FP: “…But, how?!” No NATO member state has ice-strengthened ships for Arctic

10:22 07.04.2024 •

Photo: Hudson.org

Even as its members take part in Steadfast Defender 2024, NATO’s largest military exercise since the Cold War, it is clear that the alliance remains ill-prepared against Russia’s military capabilities in the Arctic. The exercise, which runs between January and May, involves more than 90,000 troops across the Atlantic and up to the Arctic and suggests that NATO has a strong and capable defense presence in the region, writes ‘The Foreign Policy’.

However, a closer look at the capabilities of the Arctic states — which are all NATO members except Russia — reveals otherwise. Finland and Sweden’s recent membership in NATO has been heralded as a turning point in deterrence against Russia in the north. However, the countries’ proximity to northwest Russia means that their strategic focus is primarily targeted at the Baltic Sea region, where Russia has pursued a military buildup directed toward NATO’s eastern flank.

No NATO member state has ice-strengthened ships with both anti-aircraft and anti-submarine capabilities. The United States, Canada, Denmark, Finland, and Sweden have prioritized capabilities designed for other theaters, such as the Indo-Pacific and the Baltic Sea regions. Iceland, which has no standing army, only operates coast guard vessels. Norway has ice-strengthened coast guard vessels, but they are not designed for military operations.

Russia’s nuclear submarines, which are capable of launching an attack on North America, can travel from the Barents Sea through the Bear Gap between Scandinavia and Svalbard, Norway, and under the ice along the coast of eastern Greenland without being detected. This leaves big gaps in NATO’s defense posture. Russia’s war in Ukraine also gives it incentives to work with China in the Arctic, including joint naval exercises and coast guard cooperation.

NATO should not let Arctic deterrence fall by the wayside by concentrating its force posture along its eastern flank. Instead, the trans-Atlantic alliance must act urgently.

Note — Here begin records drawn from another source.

Background: an optimization exercise with open tools, aiming at small area, a short achievable clock period and few clock cycles per item. Do not read the settings as production practice. Where RTL was checked, it was by simulation tests only, not by an equivalence proof against the original. No functional check of the RTL was part of runs 7 to 9. Power is estimated from default activity; no workload was simulated.

--- flow/config.mk ---
export PLATFORM = sky130hd
export DESIGN_NAME = SME
export DESIGN_NICKNAME = SME
export VERILOG_FILES = /design/flow/design.v
export SDC_FILE = /design/flow/constraint.sdc
export NUM_CORES = 4
export LEC_CHECK = 0
export CAP_MARGIN = 20
export CORE_MARGIN = 2
export CORE_UTILIZATION = 40
export SETUP_SLACK_MARGIN = 4.2
export SLEW_MARGIN = 20
--- flow/run.sh ---
#!/bin/bash
# synth_recipe.tcl (not shown) runs the flow's synth.tcl, then flattens the netlist and writes it again
# the make line also repeats each setting of config.mk as NAME=value (left out here)
make -C /OpenROAD-flow-scripts/flow DESIGN_CONFIG=/design/flow/config.mk WORK_HOME=/design/flow/orfs CLKGATE_MAP_FILE= SYNTH_SCRIPT=/design/flow/synth_recipe.tcl finish
--- flow/constraint.sdc ---
create_clock -name core_clock -period 7.0 [get_ports {clk}]
set_input_delay 1.4000 -clock core_clock [delete_from_list [all_inputs] [get_ports {clk}]]
set_output_delay 1.4000 -clock core_clock [all_outputs]
set_load 0.01 [all_outputs]
This is an optimization exercise on Yosys and OpenROAD, whose aim is small area, not a production implementation.
The RTL was checked by simulation tests, not by an equivalence proof against the original design.
No activity file was given, so power comes from the tool's default toggle rates.

### design/flow/flow/run.sh
#!/bin/bash
# Own layout flow: the standard flow (standard.sh), with two changes to synthesis only:
#  - the final ABC mapping uses flow/map.abc (deeper area-oriented optimisation) instead of
#    ORFS's speed script, through the abc override in flow/my_synth.tcl;
#  - Yosys's adder extraction (ADDER_MAP_FILE) is skipped so ABC optimises that logic too.
# Port buffers (one per input and output port, as in the standard flow) use buf_1.
# Registers, their names and cell types are the standard synthesis's.
set -euo pipefail
W=$(pwd)
export MY_ABC_SCRIPT=$W/flow/map.abc
export FLOW_SYNTH_TCL=$W/synth_recipe.tcl
bash standard.sh SYNTH_SCRIPT=$W/flow/my_synth.tcl ADDER_MAP_FILE= "BUFFER_PORTS_ARGS=-buffer_cell sky130_fd_sc_hd__buf_1" finish > $W/flow_make.log 2>&1
### design/flow/flow/map.abc
strash
&get -n
&deepsyn -T 30
&put
dch
amap
topo
stime -c
### design/flow/flow/my_synth.tcl
# Standard synthesis (synth_recipe.tcl) with only the final ABC mapping script replaced:
# ORFS calls abc with its speed script and -D set from the SDC; this runs MY_ABC_SCRIPT with
# -D 20000 (ps) and the same liberty, dont_use and constraint arguments.
set my_dir [file dirname [file normalize [info script]]]
proc abc {args} {
  global my_dir
  set a [list]
  set skip 0
  foreach x $args {
    if {$skip} { set skip 0; continue }
    if {$x eq "-script" || $x eq "-D"} { set skip 1; continue }
    lappend a $x
  }
  yosys abc -script $::env(MY_ABC_SCRIPT) -D 20000 {*}$a
}
source $::env(FLOW_SYNTH_TCL)
### design/flow/standard.sh
#!/bin/bash
# synth_recipe.tcl (not shown) runs the flow's synth.tcl, then flattens the netlist and writes it again
# the make line also repeats each setting of config.mk as NAME=value (left out here)
make -C /OpenROAD-flow-scripts/flow DESIGN_CONFIG=/design/flow/config.mk WORK_HOME=/design/flow/orfs CLKGATE_MAP_FILE= SYNTH_SCRIPT=/design/flow/synth_recipe.tcl "${@:-finish}"
### design/flow/config.mk
export PLATFORM = sky130hd
export DESIGN_NAME = vga_colorbar
export DESIGN_NICKNAME = vga_colorbar
export VERILOG_FILES = /design/flow/design.v
export SDC_FILE = /design/flow/constraint.sdc
export NUM_CORES = 4
export LEC_CHECK = 0
export CAP_MARGIN = 20
export CORE_MARGIN = 2
export CORE_UTILIZATION = 40
export CTS_BUF_LIST = sky130_fd_sc_hd__clkbuf_4
export PLACE_DENSITY = 0.6
export SLEW_MARGIN = 20
### design/flow/constraint.sdc
create_clock -name core_clock -period 20.0 [get_ports {sys_clk}]
set_input_delay 4.0000 -clock core_clock [delete_from_list [all_inputs] [get_ports {sys_clk}]]
set_output_delay 4.0000 -clock core_clock [all_outputs]
set_load 0.01 [all_outputs]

Russia’s 2022 naval doctrine raised the Arctic region to the highest priority. Between its invasion of Crimea in 2014 and 2019, Russia built more than 475 military facilities in the Arctic. Its Northern Fleet, located in the Barents Sea, accounts for around two-thirds of the Russian Navy’s nuclear strike capabilities. A multilayered network of sensors, missile systems, coastal defense systems, and electronic warfare technology protects these capabilities, including the strategic submarines.

Despite NATO Secretary-General Jens Stoltenberg sounding the alarm in 2022, the alliance lacks an Arctic strategy. Its current area of responsibility extends only to the “High North,” a less ambitious term that describes the ice-free parts of the Arctic. The term is indicative of disagreement within NATO over whether its remit goes beyond the North Atlantic.

As glaciers melt, more countries from outside the region are engaging in the Arctic, which risks further crowding the Northern Sea Route and incentivizing Russia to protect the entry and exit points to its military bastion.